* [THE RECORDS]:
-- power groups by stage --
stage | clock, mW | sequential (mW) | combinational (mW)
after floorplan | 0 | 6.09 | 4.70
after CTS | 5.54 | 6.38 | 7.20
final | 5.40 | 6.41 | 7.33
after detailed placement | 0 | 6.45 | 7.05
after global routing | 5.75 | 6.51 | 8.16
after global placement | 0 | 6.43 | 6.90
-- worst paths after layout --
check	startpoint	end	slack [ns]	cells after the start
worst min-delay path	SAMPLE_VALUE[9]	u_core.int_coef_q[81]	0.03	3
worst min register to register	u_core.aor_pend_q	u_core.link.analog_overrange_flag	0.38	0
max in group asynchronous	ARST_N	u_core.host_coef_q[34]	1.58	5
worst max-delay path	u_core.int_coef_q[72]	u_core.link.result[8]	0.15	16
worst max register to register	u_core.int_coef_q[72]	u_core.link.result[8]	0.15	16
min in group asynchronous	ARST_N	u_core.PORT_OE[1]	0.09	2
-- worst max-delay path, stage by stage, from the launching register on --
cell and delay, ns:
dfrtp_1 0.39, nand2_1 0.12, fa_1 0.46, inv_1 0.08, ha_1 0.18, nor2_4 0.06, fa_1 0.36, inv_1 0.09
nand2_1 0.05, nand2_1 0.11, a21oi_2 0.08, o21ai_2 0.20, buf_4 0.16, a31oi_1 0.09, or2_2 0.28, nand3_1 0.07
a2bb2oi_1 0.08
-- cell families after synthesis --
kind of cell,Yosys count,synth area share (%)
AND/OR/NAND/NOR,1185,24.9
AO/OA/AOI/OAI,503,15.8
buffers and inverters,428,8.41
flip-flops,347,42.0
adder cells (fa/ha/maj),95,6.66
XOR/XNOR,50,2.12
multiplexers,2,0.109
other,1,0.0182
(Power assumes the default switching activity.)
`src/rms_regs.svh`:
```
// Register offsets, field positions and reset values for the misc status slice
`ifndef RMS_REGS_SVH
`define RMS_REGS_SVH

// ****************************************************************
// Register indices (printed offsets are not all word aligned)
// ****************************************************************
`define RMS_IDX_EDGE_STATUS   8'h1c
`define RMS_IDX_RSVD_1D       8'h1d
`define RMS_IDX_FORCE_CHANGE  8'h1e
`define RMS_IDX_RATE_SHADOW   8'h1f
`define RMS_IDX_FIFO_SHADOW   8'h20
`define RMS_IDX_IRQ_MASK      8'h30

// ****************************************************************
// Field layout and reset values
// ****************************************************************
`define RMS_EDGE_BITS         6
`define RMS_EDGE_RST          8'h00
`define RMS_FORCE_RST         2'h3
`define RMS_FORCE_D0          0
`define RMS_FORCE_D1          1
`define RMS_RATE_RSVD_MASK    8'hdf
`define RMS_FIFO_RSVD_MASK    8'hcf

`endif

```
`src/rms_pkg.sv`:
```
// Types shared by the misc status slice
package rms_pkg;
  // APB slave phase
  typedef enum logic [1:0] {
    RMS_IDLE   = 2'b01,
    RMS_ACCESS = 2'b10
  } rms_apb_state_t;
endpackage

```
`src/rms_edge_detect.sv`:
```
// Synchroniser and either-edge detector for the general purpose event pins
module rms_edge_detect #(
  parameter int WIDTH = 6
) (
  // Clock and reset
  input  wire logic             clock,
  input  wire logic             rst_n,
  // Pins and events
  input  wire logic [WIDTH-1:0] pin_in,
  output logic      [WIDTH-1:0] edge_pulse
);

  logic [WIDTH-1:0] sync1_q;  // First stage, read only by second
  logic [WIDTH-1:0] sync2_q;  // Second stage
  logic [WIDTH-1:0] prev_q;   // Delayed copy for edge compare
  logic [2:0]       fill_q;   // Ones shift in as the chain fills after reset

  // ****************************************************************
  // Two-stage synchroniser then history
  // ****************************************************************
  always_ff @(posedge clock or negedge rst_n) begin
    if (!rst_n) begin
      sync1_q <= '0;
      sync2_q <= '0;
      prev_q  <= '0;
      fill_q  <= 3'h0;
    end else begin
      sync1_q <= pin_in;
      sync2_q <= sync1_q;
      prev_q  <= sync2_q;
      fill_q  <= {fill_q[1:0], 1'b1};
    end
  end

  // Either edge gives a one-cycle pulse, held off until the chain has filled
  // after reset, so a pin already high at release raises no false event; the
  // cost is that a pin change before the first clock after release is missed
  assign edge_pulse = (sync2_q ^ prev_q) & {WIDTH{fill_q[2]}};
endmodule

```
`src/rms_misc_regs.sv`:
```
// APB register slice: edge event status, force media change and two shadows
//
// The APB interface to the registers was chosen for this implementation.
`include "rms_regs.svh"

// Overview of operation
// - Writing one clears status bits 5:0
// - Either edge on pin sets sticky bit
// - Status bits 7:6 read zero
// - Status resets to zero
// - Location 0x1d reads zero
// - Force bits reset to ones
// - Software sets force bits, never clears
// - Step with select clears force bit
// - Media change flag from select, force, input
// - Rate shadow layout, bit 5 zero
// - Serial FIFO shadow layout, bits 5:4 zero
module rms_misc_regs #(
  parameter int EDGE_BITS = `RMS_EDGE_BITS
) (
  // Clock and reset
  input  wire logic                 clock,
  input  wire logic                 rst_n,
  // APB slave
  input  wire logic                 psel,
  input  wire logic                 penable,
  input  wire logic                 pwrite,
  input  wire logic [11:0]          paddr,
  input  wire logic [31:0]          pwdata,
  input  wire logic [3:0]           pstrb,
  output logic      [31:0]          prdata,
  output logic                      pready,
  output logic                      pslverr,
  // Event pins
  input  wire logic [EDGE_BITS-1:0] edge_pin,
  // Floppy drive signals
  input  wire logic                 step_pulse_n,
  input  wire logic                 drive_select0_n,
  input  wire logic                 drive_select1_n,
  input  wire logic                 media_changed_in_n,
  output logic                      media_changed_flag,
  // Write-only source registers seen by the shadows
  input  wire logic                 rate_wr_stb,
  input  wire logic [7:0]           rate_wr_data,
  input  wire logic                 fifo_wr_stb,
  input  wire logic [7:0]           fifo_wr_data,
  // Interrupt
  output logic                      irq
);

  // ****************************************************************
  // Declarations
  // ****************************************************************
  rms_pkg::rms_apb_state_t state_q;           // Bus phase
  rms_pkg::rms_apb_state_t state_d;
  logic [EDGE_BITS-1:0]    status_q;          // Sticky edge events
  logic [EDGE_BITS-1:0]    status_d;
  logic [EDGE_BITS-1:0]    mask_q;            // Interrupt mask, one enables
  logic [1:0]              force_q;           // Force media change bits
  logic [1:0]              force_d;
  logic [7:0]              rate_q;            // Floppy rate shadow
  logic [7:0]              fifo_q;            // Serial FIFO shadow
  logic [31:0]             prdata_q;
  logic                    pready_q;
  logic                    pslverr_q;
  logic                    irq_q;
  logic                    flag_q;
  logic [EDGE_BITS-1:0]    edge_pulse;        // From the detector
  logic [2:0]              fl_s1_q;           // Floppy pin first stage
  logic [2:0]              fl_s2_q;           // Floppy pin second stage
  logic                    media_changed_flag_s1_q;
  logic                    media_changed_flag_s2_q;
  logic                    step_prev_q;       // Step history for edge

  // Byte address to register index; the low two address bits are ignored
  function automatic logic [7:0] idx_of(input logic [11:0] a);
    idx_of = a[9:2];
  endfunction

  wire       setup     = psel && !penable;
  wire       take      = psel && penable && (state_q == rms_pkg::RMS_ACCESS);
  wire [7:0] idx       = idx_of(paddr);
  wire       lane0     = pstrb[0];
  wire       hit_stat  = (idx == `RMS_IDX_EDGE_STATUS);
  wire       hit_rsvd  = (idx == `RMS_IDX_RSVD_1D);
  wire       hit_force = (idx == `RMS_IDX_FORCE_CHANGE);
  wire       hit_rate  = (idx == `RMS_IDX_RATE_SHADOW);
  wire       hit_fifo  = (idx == `RMS_IDX_FIFO_SHADOW);
  wire       hit_mask  = (idx == `RMS_IDX_IRQ_MASK);
  wire       mapped    = (paddr[11:10] == 2'b00) && (hit_stat || hit_rsvd || hit_force
                         || hit_rate || hit_fifo || hit_mask);
  // A write lands at the access edge, where the master samples pready high
  wire       wr_ok     = take && pwrite && mapped && lane0;
  wire       wr_stat   = wr_ok && hit_stat;
  wire       wr_force  = wr_ok && hit_force;
  wire       wr_mask   = wr_ok && hit_mask;

  // Synchronised floppy pins, active high
  wire       step_now  = !fl_s2_q[0];
  wire       sel0      = !fl_s2_q[1];
  wire       sel1      = !fl_s2_q[2];
  wire       step_fall = step_now && !step_prev_q;

  // ****************************************************************
  // Edge detection on event pins
  // ****************************************************************
  rms_edge_detect #(
    .WIDTH (EDGE_BITS)
  ) u_edge (
    .clock      (clock),
    .rst_n      (rst_n),
    .pin_in     (edge_pin),
    .edge_pulse (edge_pulse)
  );

  // ****************************************************************
  // Floppy pin synchronisers
  // ****************************************************************
  always_ff @(posedge clock or negedge rst_n) begin
    if (!rst_n) begin
      fl_s1_q     <= 3'h7;
      fl_s2_q     <= 3'h7;
      media_changed_flag_s1_q <= 1'b1;
      media_changed_flag_s2_q <= 1'b1;
      step_prev_q <= 1'b0;
    end else begin
      fl_s1_q     <= {drive_select1_n, drive_select0_n, step_pulse_n};
      fl_s2_q     <= fl_s1_q;
      media_changed_flag_s1_q <= media_changed_in_n;
      media_changed_flag_s2_q <= media_changed_flag_s1_q;
      step_prev_q <= step_now;
    end
  end

  // ****************************************************************
  // Next values of status and force bits
  // ****************************************************************
  // Set wins over a clear in the same cycle so no event is lost
  always_comb begin
    status_d = status_q;
    if (wr_stat) begin
      status_d = status_q & ~pwdata[EDGE_BITS-1:0];
    end
    status_d = status_d | edge_pulse;
  end

  // Software may only set; step clears, and a software set wins over it
  always_comb begin
    force_d = force_q;
    if (step_fall && sel0) begin
      force_d[`RMS_FORCE_D0] = 1'b0;
    end
    if (step_fall && sel1) begin
      force_d[`RMS_FORCE_D1] = 1'b0;
    end
    if (wr_force) begin
      force_d = force_d | pwdata[1:0];
    end
  end

  // ****************************************************************
  // Register storage
  // ****************************************************************
  always_ff @(posedge clock or negedge rst_n) begin
    if (!rst_n) begin
      status_q <= '0;
      force_q  <= `RMS_FORCE_RST;
      mask_q   <= '0;
    end else begin
      status_q <= status_d;
      force_q  <= force_d;
      if (wr_mask) begin
        mask_q <= pwdata[EDGE_BITS-1:0];
      end
    end
  end

  // Shadows follow the write-only sources; reserved bits forced low
  always_ff @(posedge clock or negedge rst_n) begin
    if (!rst_n) begin
      rate_q <= 8'h00;
      fifo_q <= 8'h00;
    end else begin
      if (rate_wr_stb) begin
        rate_q <= rate_wr_data & `RMS_RATE_RSVD_MASK;
      end
      if (fifo_wr_stb) begin
        fifo_q <= fifo_wr_data & `RMS_FIFO_RSVD_MASK;
      end
    end
  end

  // ****************************************************************
  // Read multiplexer
  // ****************************************************************
  logic [7:0] rd_byte;
  always_comb begin
    rd_byte = 8'h00;
    case (1'b1)
      hit_stat:  rd_byte = {2'b00, status_q};
      hit_rsvd:  rd_byte = 8'h00;
      hit_force: rd_byte = {6'h00, force_q};
      hit_rate:  rd_byte = rate_q;
      hit_fifo:  rd_byte = fifo_q;
      hit_mask:  rd_byte = {2'b00, mask_q};
      default:   rd_byte = 8'h00;
    endcase
  end

  // ****************************************************************
  // APB phase machine: answers one cycle after setup, zero wait
  // ****************************************************************
  always_comb begin
    case (state_q)
      rms_pkg::RMS_IDLE:   state_d = setup ? rms_pkg::RMS_ACCESS : rms_pkg::RMS_IDLE;
      rms_pkg::RMS_ACCESS: state_d = rms_pkg::RMS_IDLE;
      default:             state_d = rms_pkg::RMS_IDLE;
    endcase
  end

  // Read data and error are registered in setup so outputs come from flops
  always_ff @(posedge clock or negedge rst_n) begin
    if (!rst_n) begin
      state_q   <= rms_pkg::RMS_IDLE;
      prdata_q  <= 32'h0000_0000;
      pready_q  <= 1'b0;
      pslverr_q <= 1'b0;
    end else begin
      state_q  <= state_d;
      pready_q <= setup;
      if (setup) begin
        prdata_q  <= (pwrite || !mapped) ? 32'h0000_0000 : {24'h00_0000, rd_byte};
        pslverr_q <= !mapped;
      end else if (take) begin
        pslverr_q <= 1'b0;
      end
    end
  end

  // ****************************************************************
  // Media change flag and interrupt, both registered
  // ****************************************************************
  always_ff @(posedge clock or negedge rst_n) begin
    if (!rst_n) begin
      flag_q <= 1'b0;
      irq_q  <= 1'b0;
    end else begin
      flag_q <= (sel0 && force_q[`RMS_FORCE_D0]) ||
                (sel1 && force_q[`RMS_FORCE_D1]) || !media_changed_flag_s2_q;
      irq_q  <= |(status_q & mask_q);
    end
  end

  assign prdata             = prdata_q;
  assign pready             = pready_q;
  assign pslverr            = pslverr_q;
  assign media_changed_flag = flag_q;
  assign irq                = irq_q;

  // ****************************************************************
  // Assertions
  // ****************************************************************
  status_clear_a: assert property (@(posedge clock) disable iff (!rst_n)
    (wr_stat && pwdata[0] && !edge_pulse[0]) |=> !status_q[0])
    else $error("status bit 0 not cleared by write one");

  status_keep_a: assert property (@(posedge clock) disable iff (!rst_n)
    (wr_stat && !pwdata[0] && status_q[0]) |=> status_q[0])
    else $error("status bit 0 cleared by write zero");

  edge_sets_a: assert property (@(posedge clock) disable iff (!rst_n)
    $changed(edge_pin[0]) |-> ##3 status_q[0])
    else $error("pin edge did not set status");

  status_upper_a: assert property (@(posedge clock) disable iff (!rst_n)
    (setup && !pwrite && hit_stat) |=> prdata[7:6] == 2'b00)
    else $error("reserved status bits read non-zero");

  rsvd_zero_a: assert property (@(posedge clock) disable iff (!rst_n)
    (setup && !pwrite && hit_rsvd) |=> prdata == 32'h0000_0000)
    else $error("reserved location read non-zero");

  force_no_clear_a: assert property (@(posedge clock) disable iff (!rst_n)
    (wr_force && force_q[0] && !(step_fall && sel0)) |=> force_q[0])
    else $error("software cleared force bit");

  step_clears_a: assert property (@(posedge clock) disable iff (!rst_n)
    (step_fall && sel1 && !wr_force) |=> !force_q[1])
    else $error("step did not clear force bit 1");

  flag_force_a: assert property (@(posedge clock) disable iff (!rst_n)
    (sel0 && force_q[0]) |=> media_changed_flag)
    else $error("forced media change not reported");

  shadow_rate_a: assert property (@(posedge clock) disable iff (!rst_n)
    rate_wr_stb |=> (rate_q == (($past(rate_wr_data)) & 8'hdf)))
    else $error("rate shadow mismatch");

  shadow_fifo_a: assert property (@(posedge clock) disable iff (!rst_n)
    fifo_wr_stb |=> (fifo_q[5:4] == 2'b00) && (fifo_q[3:0] == $past(fifo_wr_data[3:0])))
    else $error("fifo shadow mismatch");

  force_step0_a: assert property (@(posedge clock) disable iff (!rst_n)
    (step_fall && sel0 && !wr_force) |=> !force_q[0])
    else $error("step did not clear force bit 0");

  force_keep1_a: assert property (@(posedge clock) disable iff (!rst_n)
    (wr_force && force_q[1] && !(step_fall && sel1)) |=> force_q[1])
    else $error("software cleared force bit 1");

  force_set_a: assert property (@(posedge clock) disable iff (!rst_n)
    (wr_force && (pwdata[1:0] == 2'b11)) |=> (force_q == 2'b11))
    else $error("software set of force bits lost");

  flag_input_a: assert property (@(posedge clock) disable iff (!rst_n)
    !media_changed_flag_s2_q |=> media_changed_flag)
    else $error("drive change input not reported");

  flag_idle_a: assert property (@(posedge clock) disable iff (!rst_n)
    (!sel0 && !sel1 && media_changed_flag_s2_q) |=> !media_changed_flag)
    else $error("media change reported with no cause");

  status_hold_a: assert property (@(posedge clock) disable iff (!rst_n)
    (status_q[1] && !(wr_stat && pwdata[1])) |=> status_q[1])
    else $error("status bit 1 lost without a clear");

  irq_level_a: assert property (@(posedge clock) disable iff (!rst_n)
    (|(status_q & mask_q)) |=> irq)
    else $error("unmasked event did not raise interrupt");

  irq_quiet_a: assert property (@(posedge clock) disable iff (!rst_n)
    !(|(status_q & mask_q)) |=> !irq)
    else $error("interrupt high with no unmasked event");

  strobe_skip_a: assert property (@(posedge clock) disable iff (!rst_n)
    (take && pwrite && hit_mask && !lane0) |=> $stable(mask_q))
    else $error("write without byte strobe changed mask");

  unmapped_err_a: assert property (@(posedge clock) disable iff (!rst_n)
    (setup && !mapped) |=> (pready && pslverr))
    else $error("unmapped access not refused");

  pready_pulse_a: assert property (@(posedge clock) disable iff (!rst_n)
    pready |=> !pready)
    else $error("pready held longer than one cycle");
endmodule

```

* [REQUIREMENT]: Output each line of the listing above that has "result".

* [SOLVED EXERCISE]:
worst max-delay path	u_core.int_coef_q[72]	u_core.link.result[8]	0.15	16
worst max register to register	u_core.int_coef_q[72]	u_core.link.result[8]	0.15	16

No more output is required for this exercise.